What is being asked — Give the lines below again exactly, starting with the line that holds "rxc_now = (cnt_q < (d_eff_q >> 1));" and going on through the line that holds "always_ff @(posedge CLK or".
───── Data supplied
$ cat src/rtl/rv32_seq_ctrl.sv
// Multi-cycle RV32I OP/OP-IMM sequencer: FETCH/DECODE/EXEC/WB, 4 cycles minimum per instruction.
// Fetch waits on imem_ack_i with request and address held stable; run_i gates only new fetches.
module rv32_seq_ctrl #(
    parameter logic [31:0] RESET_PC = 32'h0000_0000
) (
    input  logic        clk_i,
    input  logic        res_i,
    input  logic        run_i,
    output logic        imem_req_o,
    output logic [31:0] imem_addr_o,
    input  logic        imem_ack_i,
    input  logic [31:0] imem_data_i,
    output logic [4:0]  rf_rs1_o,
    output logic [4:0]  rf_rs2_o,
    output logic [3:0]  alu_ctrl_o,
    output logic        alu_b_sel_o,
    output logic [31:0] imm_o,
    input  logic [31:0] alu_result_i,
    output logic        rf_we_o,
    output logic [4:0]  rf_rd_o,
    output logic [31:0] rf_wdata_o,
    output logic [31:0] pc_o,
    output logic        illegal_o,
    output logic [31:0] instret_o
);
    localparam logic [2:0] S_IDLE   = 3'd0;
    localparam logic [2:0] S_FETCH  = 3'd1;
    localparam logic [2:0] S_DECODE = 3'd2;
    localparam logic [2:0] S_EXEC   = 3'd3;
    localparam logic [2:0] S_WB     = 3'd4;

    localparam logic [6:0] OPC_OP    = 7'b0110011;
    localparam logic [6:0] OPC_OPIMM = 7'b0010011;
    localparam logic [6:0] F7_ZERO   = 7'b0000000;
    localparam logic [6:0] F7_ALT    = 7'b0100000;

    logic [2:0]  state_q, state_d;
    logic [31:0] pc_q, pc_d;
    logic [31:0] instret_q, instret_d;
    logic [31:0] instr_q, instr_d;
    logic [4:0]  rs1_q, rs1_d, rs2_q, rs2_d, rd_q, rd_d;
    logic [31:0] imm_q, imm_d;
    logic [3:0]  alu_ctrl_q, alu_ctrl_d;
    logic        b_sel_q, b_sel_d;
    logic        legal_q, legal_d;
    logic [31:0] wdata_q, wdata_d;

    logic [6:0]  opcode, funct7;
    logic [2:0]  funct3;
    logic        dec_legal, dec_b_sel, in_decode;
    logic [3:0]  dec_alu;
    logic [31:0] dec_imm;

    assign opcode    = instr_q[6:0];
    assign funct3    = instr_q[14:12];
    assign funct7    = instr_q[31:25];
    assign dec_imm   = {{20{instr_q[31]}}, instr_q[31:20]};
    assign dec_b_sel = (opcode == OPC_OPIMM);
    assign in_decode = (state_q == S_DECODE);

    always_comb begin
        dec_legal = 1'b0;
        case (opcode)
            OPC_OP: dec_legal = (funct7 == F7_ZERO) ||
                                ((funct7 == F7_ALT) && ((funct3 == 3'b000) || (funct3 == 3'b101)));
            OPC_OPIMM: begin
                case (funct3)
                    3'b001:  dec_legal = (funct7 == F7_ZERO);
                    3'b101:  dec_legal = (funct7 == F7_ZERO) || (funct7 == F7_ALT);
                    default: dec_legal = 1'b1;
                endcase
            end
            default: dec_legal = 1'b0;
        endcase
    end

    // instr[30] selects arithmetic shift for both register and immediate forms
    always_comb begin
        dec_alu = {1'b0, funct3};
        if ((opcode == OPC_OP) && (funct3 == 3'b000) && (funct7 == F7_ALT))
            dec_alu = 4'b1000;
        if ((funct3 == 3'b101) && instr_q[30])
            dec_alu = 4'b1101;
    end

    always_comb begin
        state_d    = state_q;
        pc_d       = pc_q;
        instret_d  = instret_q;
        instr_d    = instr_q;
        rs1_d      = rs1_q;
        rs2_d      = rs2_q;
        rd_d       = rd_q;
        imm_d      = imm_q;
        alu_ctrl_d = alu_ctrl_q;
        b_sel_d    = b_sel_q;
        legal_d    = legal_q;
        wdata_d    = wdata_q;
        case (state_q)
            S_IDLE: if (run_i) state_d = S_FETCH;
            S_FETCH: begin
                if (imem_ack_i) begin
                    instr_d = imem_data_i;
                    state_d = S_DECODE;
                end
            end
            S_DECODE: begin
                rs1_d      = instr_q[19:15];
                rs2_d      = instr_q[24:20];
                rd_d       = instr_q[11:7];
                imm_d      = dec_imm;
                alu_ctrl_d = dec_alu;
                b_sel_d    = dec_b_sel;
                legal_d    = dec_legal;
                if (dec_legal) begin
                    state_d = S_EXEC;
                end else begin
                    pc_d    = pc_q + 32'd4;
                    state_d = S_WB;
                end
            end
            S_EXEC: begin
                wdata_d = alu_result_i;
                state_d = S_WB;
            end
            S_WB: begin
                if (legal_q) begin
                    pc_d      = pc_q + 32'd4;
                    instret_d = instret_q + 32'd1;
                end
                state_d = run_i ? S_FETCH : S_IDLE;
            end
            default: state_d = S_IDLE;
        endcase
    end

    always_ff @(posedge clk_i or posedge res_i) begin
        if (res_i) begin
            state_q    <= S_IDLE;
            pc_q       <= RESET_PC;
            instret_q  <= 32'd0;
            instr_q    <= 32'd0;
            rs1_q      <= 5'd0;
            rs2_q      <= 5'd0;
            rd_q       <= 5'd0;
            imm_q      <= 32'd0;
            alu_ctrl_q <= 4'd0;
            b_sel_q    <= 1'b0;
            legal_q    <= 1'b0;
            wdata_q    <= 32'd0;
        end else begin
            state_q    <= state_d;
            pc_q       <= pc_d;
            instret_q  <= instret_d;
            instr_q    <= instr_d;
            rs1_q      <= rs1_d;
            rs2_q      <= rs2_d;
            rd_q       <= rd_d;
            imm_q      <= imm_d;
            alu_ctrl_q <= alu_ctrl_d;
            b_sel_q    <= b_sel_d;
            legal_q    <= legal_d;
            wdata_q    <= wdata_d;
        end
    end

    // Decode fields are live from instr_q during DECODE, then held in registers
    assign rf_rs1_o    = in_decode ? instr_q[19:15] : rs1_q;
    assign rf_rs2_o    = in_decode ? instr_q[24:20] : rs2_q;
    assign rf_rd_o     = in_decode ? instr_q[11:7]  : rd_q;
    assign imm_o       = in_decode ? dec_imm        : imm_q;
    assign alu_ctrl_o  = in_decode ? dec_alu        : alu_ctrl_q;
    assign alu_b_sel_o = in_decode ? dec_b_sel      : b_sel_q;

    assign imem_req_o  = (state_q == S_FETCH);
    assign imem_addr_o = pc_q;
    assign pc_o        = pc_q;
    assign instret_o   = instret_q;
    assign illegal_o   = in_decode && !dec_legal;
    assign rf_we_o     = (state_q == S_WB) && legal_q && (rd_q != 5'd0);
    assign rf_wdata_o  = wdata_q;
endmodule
──────────
───── Data supplied
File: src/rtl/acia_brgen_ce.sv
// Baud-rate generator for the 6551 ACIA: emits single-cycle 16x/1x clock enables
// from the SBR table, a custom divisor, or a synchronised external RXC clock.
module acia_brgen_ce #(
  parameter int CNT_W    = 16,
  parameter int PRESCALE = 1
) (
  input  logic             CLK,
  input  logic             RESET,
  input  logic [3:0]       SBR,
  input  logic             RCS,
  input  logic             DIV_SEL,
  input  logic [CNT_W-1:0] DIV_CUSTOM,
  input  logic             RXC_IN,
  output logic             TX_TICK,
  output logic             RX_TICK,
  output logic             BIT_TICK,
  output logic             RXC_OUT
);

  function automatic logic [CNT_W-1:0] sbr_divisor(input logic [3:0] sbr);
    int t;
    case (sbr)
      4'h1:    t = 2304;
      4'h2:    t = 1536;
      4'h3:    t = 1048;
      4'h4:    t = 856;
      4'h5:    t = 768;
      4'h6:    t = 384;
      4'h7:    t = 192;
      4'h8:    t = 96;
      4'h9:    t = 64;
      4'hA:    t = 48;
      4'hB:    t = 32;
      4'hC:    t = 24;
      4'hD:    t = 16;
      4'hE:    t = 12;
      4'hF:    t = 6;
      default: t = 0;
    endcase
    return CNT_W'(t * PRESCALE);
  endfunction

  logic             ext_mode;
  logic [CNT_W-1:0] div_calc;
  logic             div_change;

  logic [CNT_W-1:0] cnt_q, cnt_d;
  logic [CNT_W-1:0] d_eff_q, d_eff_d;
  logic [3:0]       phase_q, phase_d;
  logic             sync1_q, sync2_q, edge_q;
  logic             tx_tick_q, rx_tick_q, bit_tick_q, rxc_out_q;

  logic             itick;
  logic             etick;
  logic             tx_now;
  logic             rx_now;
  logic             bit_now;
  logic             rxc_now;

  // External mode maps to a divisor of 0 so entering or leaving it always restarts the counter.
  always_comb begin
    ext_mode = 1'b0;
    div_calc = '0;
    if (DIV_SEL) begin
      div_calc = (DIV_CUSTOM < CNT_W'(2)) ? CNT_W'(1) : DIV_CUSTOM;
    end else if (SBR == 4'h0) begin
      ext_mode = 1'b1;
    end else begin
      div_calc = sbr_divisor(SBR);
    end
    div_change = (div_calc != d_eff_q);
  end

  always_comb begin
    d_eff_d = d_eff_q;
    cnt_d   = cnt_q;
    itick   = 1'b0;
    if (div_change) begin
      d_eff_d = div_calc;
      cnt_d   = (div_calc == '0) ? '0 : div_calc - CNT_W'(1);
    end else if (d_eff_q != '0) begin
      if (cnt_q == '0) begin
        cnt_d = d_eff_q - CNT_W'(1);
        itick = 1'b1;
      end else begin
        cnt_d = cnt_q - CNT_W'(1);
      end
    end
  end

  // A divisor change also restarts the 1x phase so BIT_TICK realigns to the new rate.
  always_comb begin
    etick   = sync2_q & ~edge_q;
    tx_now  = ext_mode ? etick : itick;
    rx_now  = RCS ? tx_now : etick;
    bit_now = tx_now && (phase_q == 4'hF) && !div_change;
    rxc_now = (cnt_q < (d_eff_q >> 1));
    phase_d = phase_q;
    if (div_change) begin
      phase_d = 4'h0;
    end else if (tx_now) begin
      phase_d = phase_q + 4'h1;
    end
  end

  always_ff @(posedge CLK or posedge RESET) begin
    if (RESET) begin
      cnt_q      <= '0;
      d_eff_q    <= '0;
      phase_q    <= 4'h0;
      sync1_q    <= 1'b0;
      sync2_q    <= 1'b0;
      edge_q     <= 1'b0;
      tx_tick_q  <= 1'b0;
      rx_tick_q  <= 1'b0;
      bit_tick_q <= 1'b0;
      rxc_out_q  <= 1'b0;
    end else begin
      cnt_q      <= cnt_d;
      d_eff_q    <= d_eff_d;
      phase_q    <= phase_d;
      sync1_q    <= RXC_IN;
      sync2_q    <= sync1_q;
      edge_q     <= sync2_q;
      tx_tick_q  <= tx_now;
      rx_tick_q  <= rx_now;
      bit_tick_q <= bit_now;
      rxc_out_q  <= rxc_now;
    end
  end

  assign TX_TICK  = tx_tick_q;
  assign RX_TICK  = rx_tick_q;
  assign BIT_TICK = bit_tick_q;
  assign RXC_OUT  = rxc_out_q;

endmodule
──────────
Written answer —
    rxc_now = (cnt_q < (d_eff_q >> 1));
    phase_d = phase_q;
    if (div_change) begin
      phase_d = 4'h0;
    end else if (tx_now) begin
      phase_d = phase_q + 4'h1;
    end
  end

  always_ff @(posedge CLK or posedge RESET) begin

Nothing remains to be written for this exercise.